• EXERCISE REQUIREMENTS: A single figure is required: the number of lines in the data below that hold the word "input".

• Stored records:

━━━━━━━━━━━━━━━━━━━━

==> src/hw/bms_params.svh <==
// Purpose: Constants of the port B bus-matching and byte-swap datapath.
// Assumes: Included by the package and by the design modules.
// Notes: Field positions refer to the sampled pin vectors of the top module.
`ifndef BMS_PARAMS_SVH
`define BMS_PARAMS_SVH

// Data width of one long word and depth of each queue.
`define BMS_DATA_W 36
`define BMS_QUEUE_DEPTH 8

// Port B size select codes, {port_b_size_high, port_b_size_low}.
`define BMS_SIZE_LONG 2'h0
`define BMS_SIZE_WORD 2'h1
`define BMS_SIZE_BYTE 2'h2
`define BMS_SIZE_MAIL 2'h3

// Swap mode codes, {swap_mode_high_bit, swap_mode_low_bit}.
`define BMS_SWAP_NONE 2'h0
`define BMS_SWAP_FULL 2'h1
`define BMS_SWAP_HALF 2'h2
`define BMS_SWAP_PAIR 2'h3

// Layout of the sampled port A vector.
`define BMS_A_VEC_W 40
`define BMS_A_CLK 39
`define BMS_A_WR 38
`define BMS_A_RD 37
`define BMS_A_MB 36

// Layout of the sampled port B vector.
`define BMS_B_VEC_W 44
`define BMS_B_CLK 43
`define BMS_B_WR 42
`define BMS_B_RD 41
`define BMS_B_SIZ 39
`define BMS_B_SW 37
`define BMS_B_BE 36

// Reset values.
`define BMS_DATA_RST 36'h0
`define BMS_PHASE_RST 2'h0

`endif

==> src/hw/bms_pkg.sv <==
// Purpose: Types and the byte swap function of the bus-matching datapath.
// Assumes: Constants come from bms_params.svh.
// Notes: Every swap mode is its own inverse, so one function serves both directions.
`include "bms_params.svh"

package bms_pkg;

  // ************************************************************
  // State of the top module
  // ************************************************************
  typedef struct packed {
    logic [`BMS_A_VEC_W-1:0] a_s1;
    logic [`BMS_A_VEC_W-1:0] a_s2;
    logic a_clk_prev;
    logic [`BMS_B_VEC_W-1:0] b_s1;
    logic [`BMS_B_VEC_W-1:0] b_s2;
    logic b_clk_prev;
    logic [`BMS_DATA_W-1:0] a_rdata;
    logic [`BMS_DATA_W-1:0] b_rdata;
    logic [`BMS_DATA_W-1:0] mailbox;
    logic [`BMS_DATA_W-1:0] asm_word;
    logic [1:0] rphase;
    logic [1:0] wphase;
    logic a_sync;
    logic a_empty_n;
    logic b_sync;
    logic b_empty_n;
    logic a_full_n;
    logic b_full_n;
  } bms_state_t;

  // Reorders the four 9-bit bytes of a long word by swap mode.
  function automatic logic [`BMS_DATA_W-1:0] bms_swap(input logic [`BMS_DATA_W-1:0] w,
                                                      input logic [1:0] m);
    logic [`BMS_DATA_W-1:0] r;
    r = w;
    case (m)
      `BMS_SWAP_FULL: r = {w[8:0], w[17:9], w[26:18], w[35:27]};
      `BMS_SWAP_HALF: r = {w[17:0], w[35:18]};
      `BMS_SWAP_PAIR: r = {w[26:18], w[35:27], w[8:0], w[17:9]};
      default: r = w;
    endcase
    return r;
  endfunction

endpackage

━━━━━━━━━━━━━━━━━━━━

• SOLUTION FOR THIS TASK: 2